Preparing for the eventualities that Brexit may bring has been challenging for everyone. Despite the immediacy of a deal, there is still a lot of uncertainty as to what the outcomes will be, and the eventual relationship between UK and EU.

In financial services, this is equally as pronounced. In preparation to face the impact, many firms have been planning and executing their Brexit contingency plans. Some have chosen to open subsidiaries or new companies in the European Union (and the wider European Economic Area) in order to have passporting access across the EU27. Examples of firms doing this are CNA Hardy, Hiscox and RSA who are executing plans in Luxembourg, Chubb in Paris, and several firms who have decided to move to Dublin. Lloyd’s has chosen to set up its subsidiary in Brussels.

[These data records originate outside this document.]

==> config.mk <==
export PLATFORM = sky130hd
export DESIGN_NAME = pasr_top
export DESIGN_NICKNAME = d
export VERILOG_FILES = /design/src/rtl/pasr_pkg.sv /design/src/rtl/pasr_top.sv /design/src/rtl/pasr_strap_sync.sv
export SDC_FILE = /design/constraint.sdc
export NUM_CORES = 1
export LEC_CHECK = 0
export BUFFER_PORTS_ARGS = -buffer_cell sky130_fd_sc_hd__buf_2
export CAP_MARGIN = 0
export CORE_MARGIN = 3
export CORE_UTILIZATION = 47
export DETAILED_ROUTE_END_ITERATION = 8
export PLACE_DENSITY = 0.77
export SLEW_MARGIN = 10
export SYNTH_ARGS = -nofsm -noshare
export SYNTH_HDL_FRONTEND = slang
export SYNTH_HIERARCHICAL = 1
export SYNTH_SLANG_ARGS = --single-unit
export TNS_END_PERCENT = 100
==> constraint.sdc <==
create_clock -name clk -period 2.35 [get_ports clk]
set_input_delay 0.47 -clock clk [delete_from_list [all_inputs] [get_ports clk]]
set_output_delay 0.47 -clock clk [all_outputs]
set_load 0.05 [all_outputs]
==> src/rtl/pasr_pkg.sv <==
/*
  pasr_pkg: constants and carrier types for the address strap and reset block.
  assumes a single 10 MHz clock and a 5-bit register address space.
*/
package pasr_pkg;

  // ---------------------------------------------------------------
  // register map
  // ---------------------------------------------------------------
  localparam logic [4:0]  REG_PHY_CTRL   = 5'h19;   // phy_control_reg
  localparam int          ADDR_LSB       = 0;       // strap address field low bit
  localparam int          ADDR_W         = 5;       // strap address field width
  localparam int          DONE_BIT       = 5;       // read-only sampling-done flag
  localparam int          CTL_LSB        = 6;       // plain control field low bit
  localparam int          CTL_W          = 10;      // plain control field width
  localparam logic [15:0] CTRL_RST       = 16'h0000;
  localparam logic [4:0]  ISOLATE_ADDR   = 5'h00;   // address that isolates
  localparam logic [4:0]  PINS_RELEASED  = 5'h1F;   // all enables off (active low)
  localparam logic [4:0]  PINS_DRIVEN    = 5'h00;

  // ---------------------------------------------------------------
  // timing
  // ---------------------------------------------------------------
  localparam int          CLK_PERIOD_NS    = 100;
  localparam int          STRAP_SETTLE_NS  = 2000;  // pins released before latch
  localparam int          STRAP_SETTLE_CYC = (STRAP_SETTLE_NS + CLK_PERIOD_NS - 1) / CLK_PERIOD_NS;
  localparam int          CNT_W            = 5;
  localparam logic [4:0]  SETTLE_LAST      = 5'(STRAP_SETTLE_CYC - 1);
  localparam logic [4:0]  CNT_RST          = 5'h00;

  // ---------------------------------------------------------------
  // types
  // ---------------------------------------------------------------
  typedef enum logic [0:0] {ST_SAMPLE, ST_RUN} pasr_state_e;

  // indicator sources, bit n shares pin n with strap address bit n
  typedef struct packed {
    logic duplex_polarity_indicator;
    logic link_indicator;
    logic receive_indicator;
    logic transmit_indicator;
    logic collision_indicator;
  } pasr_led_s;

  // register access request from the management engine
  typedef struct packed {
    logic        wr;
    logic        rd;
    logic [4:0]  addr;
    logic [15:0] wdata;
  } pasr_reg_req_s;

endpackage

==> src/rtl/pasr_top.sv <==
/*
  pasr_top: samples the five address straps after reset, keeps the address in
  the phy control register, raises isolation for the all-zero address and then
  hands the shared pins back to the indicator drivers.
  assumes a management engine on the same clock issues register requests,
  and that each pad resolves level from led_out and led_oe_n.
*/
`timescale 1ns/1ps
`default_nettype none

// What this block does
// five straps select one of 32 addresses
// all-zero strap address raises isolation
// strap pin n latched into bit n
// active-high reset restores all register defaults
// every reset samples the straps again
// register access keeps working while isolated
// pins return to indicator drive after sampling
module pasr_top
(
  // clock and reset
  input  wire logic                   clk,
  input  wire logic                   rst,
  // shared strap/indicator pins
  input  wire logic [4:0]             pin_in,
  output logic      [4:0]             led_out,
  output logic      [4:0]             led_oe_n,
  // indicator sources from the phy core
  input  wire pasr_pkg::pasr_led_s    led_src,
  // register access
  input  wire pasr_pkg::pasr_reg_req_s reg_req,
  output logic      [15:0]            reg_rdata,
  output logic                        reg_rvalid,
  // status to the rest of the phy
  output logic      [4:0]             phy_addr,
  output logic                        isolate,
  output logic                        strap_done
);

  // ---------------------------------------------------------------
  // pin synchroniser
  // ---------------------------------------------------------------
  logic [4:0] strap_sync;

  pasr_strap_sync u_sync
  (
    .clk      (clk),
    .pin_in   (pin_in),
    .pin_sync (strap_sync)
  );

  // ---------------------------------------------------------------
  // state
  // ---------------------------------------------------------------
  pasr_pkg::pasr_state_e              state_r;
  pasr_pkg::pasr_state_e              state_nxt;
  logic [pasr_pkg::CNT_W-1:0]         cnt_r;
  logic [pasr_pkg::CNT_W-1:0]         cnt_nxt;
  logic [pasr_pkg::ADDR_W-1:0]        addr_r;
  logic [pasr_pkg::ADDR_W-1:0]        addr_nxt;
  logic [pasr_pkg::CTL_W-1:0]         ctl_r;
  logic [pasr_pkg::CTL_W-1:0]         ctl_nxt;
  logic                               done_r;
  logic                               done_nxt;
  logic                               iso_r;
  logic                               iso_nxt;
  logic [15:0]                        rdata_r;
  logic [15:0]                        rdata_nxt;
  logic                               rvalid_r;
  logic                               rvalid_nxt;
  logic [4:0]                         led_r;
  logic [4:0]                         led_nxt;
  logic [4:0]                         oe_n_r;
  logic [4:0]                         oe_n_nxt;
  logic                               latch_now;
  logic                               hit;

  // register hit decode, used for reads and writes
  function automatic logic reg_hit(input logic [4:0] a);
    reg_hit = (a == pasr_pkg::REG_PHY_CTRL);
  endfunction

  // read image of the control register
  function automatic logic [15:0] ctrl_image(input logic [pasr_pkg::CTL_W-1:0] c,
                                             input logic d,
                                             input logic [pasr_pkg::ADDR_W-1:0] a);
    ctrl_image = {c, d, a};
  endfunction

  assign hit       = reg_hit(reg_req.addr);
  assign latch_now = (state_r == pasr_pkg::ST_SAMPLE) && (cnt_r == pasr_pkg::SETTLE_LAST);

  // ---------------------------------------------------------------
  // sequencer: release pins, settle, latch, run
  // ---------------------------------------------------------------
  always_comb
  begin
    state_nxt = state_r;
    cnt_nxt   = cnt_r;
    done_nxt  = done_r;
    unique case (state_r)
      pasr_pkg::ST_SAMPLE:
      begin
        cnt_nxt = cnt_r + 5'h01;
        if (latch_now)
        begin
          state_nxt = pasr_pkg::ST_RUN;
          cnt_nxt   = pasr_pkg::CNT_RST;
          done_nxt  = 1'b1;
        end
      end
      pasr_pkg::ST_RUN:
      begin
        cnt_nxt = pasr_pkg::CNT_RST;
      end
    endcase
  end

  // ---------------------------------------------------------------
  // control register and isolation
  // ---------------------------------------------------------------
  always_comb
  begin
    addr_nxt = addr_r;
    ctl_nxt  = ctl_r;
    if (reg_req.wr && hit)
    begin
      addr_nxt = reg_req.wdata[pasr_pkg::ADDR_LSB +: pasr_pkg::ADDR_W];
      ctl_nxt  = reg_req.wdata[pasr_pkg::CTL_LSB +: pasr_pkg::CTL_W];
    end
    // strap latch wins over a write to the address field in the same cycle
    if (latch_now)
    begin
      addr_nxt = strap_sync;
    end
    iso_nxt = done_nxt && (addr_nxt == pasr_pkg::ISOLATE_ADDR);
  end

  // ---------------------------------------------------------------
  // register read port, independent of isolation
  // ---------------------------------------------------------------
  always_comb
  begin
    rvalid_nxt = reg_req.rd;
    rdata_nxt  = 16'h0000;                    // unmapped reads as zero
    if (reg_req.rd && hit)
    begin
      rdata_nxt = ctrl_image(ctl_r, done_r, addr_r);
    end
  end

  // ---------------------------------------------------------------
  // pin drive: released while sampling, indicators afterwards
  // ---------------------------------------------------------------
  always_comb
  begin
    if (done_nxt)
    begin
      led_nxt  = led_src;
      oe_n_nxt = pasr_pkg::PINS_DRIVEN;
    end
    else
    begin
      led_nxt  = 5'h00;
      oe_n_nxt = pasr_pkg::PINS_RELEASED;
    end
  end

  // ---------------------------------------------------------------
  // registers
  // ---------------------------------------------------------------
  always_ff @(posedge clk)
  begin
    if (rst)
    begin
      state_r  <= pasr_pkg::ST_SAMPLE;
      cnt_r    <= pasr_pkg::CNT_RST;
      addr_r   <= pasr_pkg::CTRL_RST[pasr_pkg::ADDR_LSB +: pasr_pkg::ADDR_W];
      ctl_r    <= pasr_pkg::CTRL_RST[pasr_pkg::CTL_LSB +: pasr_pkg::CTL_W];
      done_r   <= 1'b0;
      iso_r    <= 1'b0;
      rdata_r  <= 16'h0000;
      rvalid_r <= 1'b0;
      led_r    <= 5'h00;
      oe_n_r   <= pasr_pkg::PINS_RELEASED;
    end
    else
    begin
      state_r  <= state_nxt;
      cnt_r    <= cnt_nxt;
      addr_r   <= addr_nxt;
      ctl_r    <= ctl_nxt;
      done_r   <= done_nxt;
      iso_r    <= iso_nxt;
      rdata_r  <= rdata_nxt;
      rvalid_r <= rvalid_nxt;
      led_r    <= led_nxt;
      oe_n_r   <= oe_n_nxt;
    end
  end

  // outputs straight from flops
  assign led_out    = led_r;
  assign led_oe_n   = oe_n_r;
  assign reg_rdata  = rdata_r;
  assign reg_rvalid = rvalid_r;
  assign phy_addr   = addr_r;
  assign isolate    = iso_r;
  assign strap_done = done_r;

  // ---------------------------------------------------------------
  // checks
  // ---------------------------------------------------------------
  addr_range_a: assert property (
    @(posedge clk) disable iff (rst)
    latch_now |=> (phy_addr == $past(strap_sync)) && strap_done)
    else $error("strap address not taken as phy address");

  isolate_zero_a: assert property (
    @(posedge clk) disable iff (rst)
    isolate == (strap_done && (phy_addr == pasr_pkg::ISOLATE_ADDR)))
    else $error("isolation does not follow zero address");

  strap_bits_a: assert property (
    @(posedge clk) disable iff (rst)
    reg_req.rd && hit |=> (reg_rdata[pasr_pkg::ADDR_LSB +: pasr_pkg::ADDR_W] == $past(phy_addr))
      && (reg_rdata[pasr_pkg::DONE_BIT] == $past(strap_done)))
    else $error("strap bits misplaced in control register");

  reset_default_a: assert property (
    @(posedge clk) disable iff (rst)
    $past(rst) |-> (ctl_r == pasr_pkg::CTRL_RST[pasr_pkg::CTL_LSB +: pasr_pkg::CTL_W])
      && !strap_done && !isolate && !reg_rvalid)
    else $error("register not at default after reset");

  resample_a: assert property (
    @(posedge clk) disable iff (rst)
    $fell(rst) |-> (!strap_done throughout (##19 1'b1)) ##1 strap_done)
    else $error("straps not resampled over settle time after reset");

  mgmt_isolated_a: assert property (
    @(posedge clk) disable iff (rst)
    isolate && reg_req.rd && hit |=> reg_rvalid && (reg_rdata[4:0] == 5'h00)
      && reg_rdata[pasr_pkg::DONE_BIT])
    else $error("register read lost while isolated");

  led_release_a: assert property (
    @(posedge clk) disable iff (rst)
    (led_oe_n == (strap_done ? pasr_pkg::PINS_DRIVEN : pasr_pkg::PINS_RELEASED))
      and (strap_done |=> led_out == $past(led_src)))
    else $error("pin drive not matched to sampling phase");

endmodule

`default_nettype wire

==> src/rtl/pasr_strap_sync.sv <==
/*
  pasr_strap_sync: two-flop synchroniser for the five strap/indicator pins.
  assumes the pin levels are asynchronous to clk; data pipeline, not reset,
  so the pins are tracked while reset is held.
*/
`timescale 1ns/1ps
`default_nettype none

module pasr_strap_sync
(
  // clock
  input  wire logic       clk,
  // pins and synchronised levels
  input  wire logic [4:0] pin_in,
  output logic      [4:0] pin_sync
);

  // ---------------------------------------------------------------
  // two flops per pin
  // ---------------------------------------------------------------
  genvar g;
  generate
    for (g = 0; g < 5; g++)
    begin : g_bit
      logic meta_r;
      logic sync_r;
      // first flop feeds only the second
      always_ff @(posedge clk)
      begin
        meta_r <= pin_in[g];
        sync_r <= meta_r;
      end
      assign pin_sync[g] = sync_r;
    end
  endgenerate

endmodule

`default_nettype wire

-- Word-level counts from Yosys, hierarchy flattened
Index checks and enable logic that the tools add are counted.
- reduce and logical (&&, ||, !) cells: 7
- muxes and demuxes: 9
- equality and inequality tests: 2
- add/subtract/negate cells: 1
- bitwise operators: 3
- operators with widths (cell ; count):
    2-to-1 mux 5 bit ; 4
    equality test 5 bit (second input constant) ; 2
    one-hot mux 5 bit (2 select lines) ; 1
    adder 5 x 1 -> 5 bit (second input constant) ; 1
    zero test 5 bit ; 1
    logical AND 1 bit ; 4
    2-to-1 mux 1 bit ; 4
    OR reduction 2 bit ; 2
    inverter 1 bit ; 3
- logic and storage cells: 42
- output and inout port bits: 34
- register bits: 60
- input bits: 35

-- Depth between registers and ports, before layout
Gate-level depths: netlist (run 1).
- word-level depth: 6
- depth in mapped cells: 7
- mapped depth without buffers: 6

-- By module
The synthesis (run 1) kept the hierarchy.
- modules (own cells, without submodules) (module ; times used ; cells each ; seq. area each (um^2) ; area an instance (um^2)):
    pasr_top ; 1 ; 164 ; 920.9 ; 1569.0
    pasr_strap_sync ; 1 ; 15 ; 200.2 ; 237.7

-- Least setup slack after synthesis (run 1)
No wires, ideal clock.
- path type: input to register
- start point: input reg_req[18] in the netlist's numbering
- end point: register iso_r, in the netlist isolate
- library setup time: 117 ps
- path slack: 445 ps
- arrival time: 1789 ps
- data required time: 2233 ps
- stages on the path: 7
- buffers on the path: 2
- path through: or3b_1 buf_2 or2_1 clkbuf_2 mux2i_1 o211ai_1 and4b_1
- word-level cells in the longest chain between the ends: 6
- ends and longest elaborated chain (element ; line ; source):
    start, declared ; pasr_top.sv:31 ; input wire pasr_pkg::pasr_reg_req_s reg_req,
    equality test 5 bit ; pasr_top.sv:80 ; reg_hit = (a == pasr_pkg::REG_PHY_CTRL);
    logical AND 1 bit ; pasr_top.sv:126 ; if (reg_req.wr && hit)
    2-to-1 mux 5 bit ; pasr_top.sv:126 ;
    2-to-1 mux 5 bit ; pasr_top.sv:132 ; if (latch_now)
    zero test 5 bit ; pasr_top.sv:136 ; iso_nxt = done_nxt && (addr_nxt == pasr_pkg::ISOLATE_ADDR);
    logical AND 1 bit ; pasr_top.sv:136 ;
    end signal, assigned ; pasr_top.sv:194 ; iso_r <= iso_nxt;
    end, declared ; pasr_top.sv:65 ; logic iso_r;
No other way between the ends.
A chain may end at the register's enable or synchronous reset.

-- Worst setup path in the final report (run 1)
- start point: register cnt_r[0] in the netlist's numbering
- end point: register iso_r, in the netlist isolate
- word-level cells in the longest chain between the ends: 5
- elaborated cells on any way between the ends: 7
- classes of those cells: eq/ne: 1; mux: 3; reduce/logical: 3
- ends and longest elaborated chain (element ; line ; source):
    start, declared ; pasr_top.sv:57 ; logic [pasr_pkg::CNT_W-1:0] cnt_r;
    start signal, assigned ; pasr_top.sv:177 ; cnt_r <= pasr_pkg::CNT_RST;
    start signal, assigned ; pasr_top.sv:190 ; cnt_r <= cnt_nxt;
    equality test 5 bit (*) ; pasr_top.sv:91 ; assign latch_now = (state_r == pasr_pkg::ST_SAMPLE) && (cnt_r == pasr_pkg::SETTLE_LAST);
    logical AND 1 bit (*) ; pasr_top.sv:91 ;
    2-to-1 mux 5 bit or 2-to-1 mux 1 bit (tied branches) ; pasr_top.sv:132, pasr_top.sv:105 ;
    zero test 5 bit or 2-to-1 mux 1 bit (tied branches) ; pasr_top.sv:136, pasr_top.sv:101 ;
    logical AND 1 bit (*) ; pasr_top.sv:136 ;
Every way passes the cells marked *; elsewhere a longest branch is shown, timed or not.

==> results of run 1 <==
-- state kept, by name, indices dropped and copies added (netlist names) --
register / count
led_oe_n: 1
strap_done: 1
reg_rvalid: 1
isolate: 1
u_sync/g_bit.sync_r: 5
phy_addr: 5
reg_rdata: 16
u_sync/g_bit.meta_r: 5
ctl_r: 10
state_r: 1
cnt_r: 5
led_out: 5
-- layer usage --
layer | share of wire | vias to the layer above | track usage
li1 | - | 681 | -
met1 | 0.43 | 599 | 0.171
met2 | 0.49 | 45 | 0.258
met3 | 0.077 | 6 | 0.0394
met4 | 0.011 | 0 | 0.0744
met5 | 0 | - | 0
-- power by group through the flow --
stage,Sequential [mW],Combinational [mW],Clock (mW)
final,0.972,0.0600,0.623
after global routing,0.974,0.0683,0.674
after CTS,0.972,0.0610,0.635
after detailed placement,0.994,0.0607,0
after global placement,0.993,0.0595,0
after floorplan,0.997,0.0285,0
-- layout by cell type (no fill, tap or decap), drive strengths merged --
master and instances:
and4b 1, nand2b 1, nor2 12, a21oi 13, or3 2, mux2i 1
a211oi 1, a31oi 2, xnor2 1, buf 70, xor2 2, and2 21
nand3 3, or3b 1, ha 1, inv 6, nor3b 1, or2 2
o211ai 1, o2bb2ai 2, dfxtp 56, nand2 24, nand4bb 1, nor2b 4
o21ai 2, bufinv 1, nor3 2, clkbuf 6
-- kinds of logic after synthesis --
group                    share of synthesized area
AND/OR/NAND/NOR                              0.213
flip-flops                                   0.621
buffers and inverters                       0.0665
AO/OA/AOI/OAI                               0.0727
XOR/XNOR                                    0.0145
multiplexers                               0.00554
adder cells (fa/ha/maj)                    0.00692
-- Yosys cell counts, types with 2 or more instances --
| master | number | area, um^2 |
|---|---|---|
| nor2_1 | 12 | 45.0 |
| nor2b_1 | 4 | 25.0 |
| o2bb2ai_1 | 2 | 17.5 |
| clkbuf_1 | 5 | 18.8 |
| o21ai_0 | 2 | 10.0 |
| inv_1 | 5 | 18.8 |
| and2_1 | 21 | 131 |
| dfxtp_1 | 56 | 1120 |
| xor2_1 | 2 | 17.5 |
| nor3_1 | 2 | 10.0 |
| a21oi_1 | 12 | 60.1 |
| buf_4 | 9 | 67.6 |
| a31oi_1 | 2 | 12.5 |
| nand2_1 | 24 | 90.1 |
| nand3_1 | 3 | 15.0 |
| or3_1 | 2 | 12.5 |
| buf_2 | 2 | 10.0 |
-- cell type report --
class	count	area, um^2	area share
Multi-Input combinational cell	101	566	0.253
Tap cell	46	57.6	0.0258
Inverter	5	18.8	0.00841
Sequential cell	56	1120	0.502
Timing Repair Buffer	70	358	0.160
Clock buffer	6	72.6	0.0325
Clock inverter	2	38.8	0.0174
-- worst max-delay path by stage --
stage	startpoint	endpoint	slack, ps	depth (start not counted)
6_report	cnt_r[0]$_SDFF_PP0_	isolate$_SDFF_PP0_	460	6
5_1_grt	cnt_r[0]$_SDFF_PP0_	isolate$_SDFF_PP0_	260	6
4_1_cts	cnt_r[0]$_SDFF_PP0_	isolate$_SDFF_PP0_	430	6
3_5_place_dp	reg_req[18]	isolate$_SDFF_PP0_	330	6
3_3_place_gp	reg_req[18]	isolate$_SDFF_PP0_	370	6
2_1_floorplan	reg_req[18]	isolate$_SDFF_PP0_	440	7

BIBA estimated £8bn of European revenue is at stake and their research indicated that 88% of UK firms are concerned about losing the ability to passport. It is therefore understandable that firms are taking steps to meet the challenges of cross-border trading and European business coming to the UK.

Presently, there is a lack of clarity around the regulations that will govern the concepts of passporting and cross-border relationships post-Brexit, with many firms calling for the government to consider the needs of the insurance industry in its plans for leaving the EU and particularly in the event of a ‘no deal’ following Brexit negotiations.

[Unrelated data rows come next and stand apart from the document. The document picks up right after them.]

### src/verilog/dcc_pair_out.v
`include "dcc_map.vh"

module dcc_pair_out (
  input wire mclk_in, // system clock
  input wire nrst_in, // async reset, active low
  input wire raw_in, // compare result for this pair
  input wire comp_in, // complementary mode
  input wire [7:0] dead_in, // dead time in clock cycles
  input wire [1:0] ovr_en_in, // force enable, bit 0 high side
  input wire [1:0] ovr_val_in, // forced level, bit 0 high side
  output reg hi_out, // high side switch drive
  output reg lo_out // low side switch drive
);

  reg raw_d;
  reg [7:0] dt_cnt;
  reg blank;
  reg next_hi;
  reg next_lo;

  // ----------------------------------------
  // dead time counter
  // ----------------------------------------
  always @(posedge mclk_in or negedge nrst_in) begin
    if (!nrst_in) begin
      raw_d <= 1'b0;
      dt_cnt <= 8'h00;
    end else begin
      raw_d <= raw_in;
      if (raw_in != raw_d) begin
        // edge cycle itself blanks once, so load one less
        dt_cnt <= (dead_in != 8'h00) ? dead_in - 8'h01 : 8'h00;
      end else if (dt_cnt != 8'h00) begin
        dt_cnt <= dt_cnt - 8'h01;
      end
    end
  end

  // ----------------------------------------
  // output select and override
  // ----------------------------------------
  always @* begin
    blank = (raw_in != raw_d) ? (dead_in != 8'h00) : (dt_cnt != 8'h00);
    if (comp_in) begin
      next_hi = raw_in & ~blank;
      next_lo = ~raw_in & ~blank;
    end else begin
      next_hi = raw_in;
      next_lo = raw_in;
    end
    // override sits last so a forced level wins over dead time
    if (ovr_en_in[0]) begin
      next_hi = ovr_val_in[0];
    end
    if (ovr_en_in[1]) begin
      next_lo = ovr_val_in[1];
    end
  end

  always @(posedge mclk_in or negedge nrst_in) begin
    if (!nrst_in) begin
      hi_out <= 1'b0;
      lo_out <= 1'b0;
    end else begin
      hi_out <= next_hi;
      lo_out <= next_lo;
    end
  end

endmodule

Leaving the EU does not spell the end of working together. The UK will still need to work with the EU and vice-versa. A restructuring of the current arrangements will be necessary but there are existing models (notably Switzerland and Norway) which support prospering insurance industries despite not being part of the EU.

RegTech will play a vital role in helping firms manage the eventualities of Brexit. Whist UK firms will become relieved from the heavy regulations that are enforced by the EU, creating a new set of UK regulations will come with its own challenges. The right RegTech solutions can provide a cost-effective flexible mechanism for compliant B2B trade, regardless of territory and regulatory jurisdiction.

Until 2018, REG’s customers have been UK based firms. Now we have expanded our capability to providing services to firms based outside of the UK and their trading partners globally.

In this period of uncertainty, it is difficult to predict if Brexit will negatively impact the UK insurance sector. The UK will continue to trade in the EU and also look to scale into growing markets, such as China, that have proved difficult as EU members to date. Uncertain, yes, but without opportunity, no.

Businesses that recognise the value of RegTech will only benefit from its adoption. Global insurance distribution is changing, and the maintenance of competent, effective governance can only be delivered with the assistance of competent, effective technologies.